___ Material supplied

Background: an optimization exercise with open tools, aiming at small area, a short achievable clock period and few clock cycles. Do not read the settings as production practice. The RTL was checked by simulation tests, not by an equivalence proof against the original design. Power figures rest on the tool's default switching activity, not on a simulated workload.

## flow/design.v (module list and top-level ports; edited modules follow where they fit)
// module conv_acc: 1332 lines
// module csa_fa: 4 lines
module conv_acc(
    input         clk,
    input         rst_n,
    input         in_valid,
    input  [31:0] in_data,
    output        in_ready,
    output        out_valid,
    output [19:0] out_data
);
  // ...
==> flow/run.sh <==
#!/bin/bash
# synth_recipe.tcl (not shown) runs the flow's synth.tcl, then flattens the netlist and writes it again
# the make line also repeats each setting of config.mk as NAME=value (left out here)
make -C /OpenROAD-flow-scripts/flow DESIGN_CONFIG=/design/flow/config.mk WORK_HOME=/design/flow/orfs CLKGATE_MAP_FILE= SYNTH_SCRIPT=/design/flow/synth_recipe.tcl finish
==> flow/config.mk <==
export PLATFORM = sky130hd
export DESIGN_NAME = conv_acc
export DESIGN_NICKNAME = conv_acc
export VERILOG_FILES = /design/flow/design.v
export SDC_FILE = /design/flow/constraint.sdc
export NUM_CORES = 4
export LEC_CHECK = 0
export ABC_AREA = 1
export CAP_MARGIN = 20
export CORE_MARGIN = 2
export CORE_UTILIZATION = 65
export PLACE_DENSITY = 0.72
export SETUP_SLACK_MARGIN = 5
export SLEW_MARGIN = 20
export SYNTH_HIERARCHICAL = 1
export SYNTH_MINIMUM_KEEP_SIZE = 0
==> flow/constraint.sdc <==
create_clock -name core_clock -period 9.0 [get_ports {clk}]
set_input_delay 1.8000 -clock core_clock [delete_from_list [all_inputs] [get_ports {clk}]]
set_output_delay 1.8000 -clock core_clock [all_outputs]
set_load 0.01 [all_outputs]
==> results.txt, run 1 <==
Clk Latency, worst-skew pair 0.68 ns; Seq area share 0.477; CTS tree yes; WP depth 8; Sum Neg Setup Slack 0 ns; unrepaired setup endpoints after global routing false; fraction of registers with async set or reset after synthesis 0.0361; Root Buffer clkbuf_16; H-tree levels 3; sequential area share after synthesis 0.535; run status finished clean; Critical R2R Capture o[69]$_DFF_P_; largest net degree at the start of global routing 81; Routability Congestion 1.04; Peak VDD IR 0.230 mV; Max Cap Viol 0; via count 26253; post-route cell area 39600 um^2; buffer share of cell area 0.0231; CTS Buf Count 81; Synth top area share 0.339; total power draw 9.04 mW; compound-gate portion of the synthesized area 0.0480; r2r setup slk 5.27 ns; final core occ 0.737; HPWL after DPL 78700 um; count of cell types in the netlist 45; Area Growth Syn to Fin 12.4%; Tcrit/Tclk final 0.414; most frequent cells in the layout nand2_1, dfxtp_1, fa_1
Testbench counts, summed over its fixed seeds: cycles 19,616.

______

| Problem description |
Set down only the lines above that fall between the line holding "export SDC_FILE = /design/flow/constraint.sdc" and the line holding "results.txt, run 1", inclusive, keeping each exact.

| Your solution |
export SDC_FILE = /design/flow/constraint.sdc
export NUM_CORES = 4
export LEC_CHECK = 0
export ABC_AREA = 1
export CAP_MARGIN = 20
export CORE_MARGIN = 2
export CORE_UTILIZATION = 65
export PLACE_DENSITY = 0.72
export SETUP_SLACK_MARGIN = 5
export SLEW_MARGIN = 20
export SYNTH_HIERARCHICAL = 1
export SYNTH_MINIMUM_KEEP_SIZE = 0
==> flow/constraint.sdc <==
create_clock -name core_clock -period 9.0 [get_ports {clk}]
set_input_delay 1.8000 -clock core_clock [delete_from_list [all_inputs] [get_ports {clk}]]
set_output_delay 1.8000 -clock core_clock [all_outputs]
set_load 0.01 [all_outputs]
==> results.txt, run 1 <==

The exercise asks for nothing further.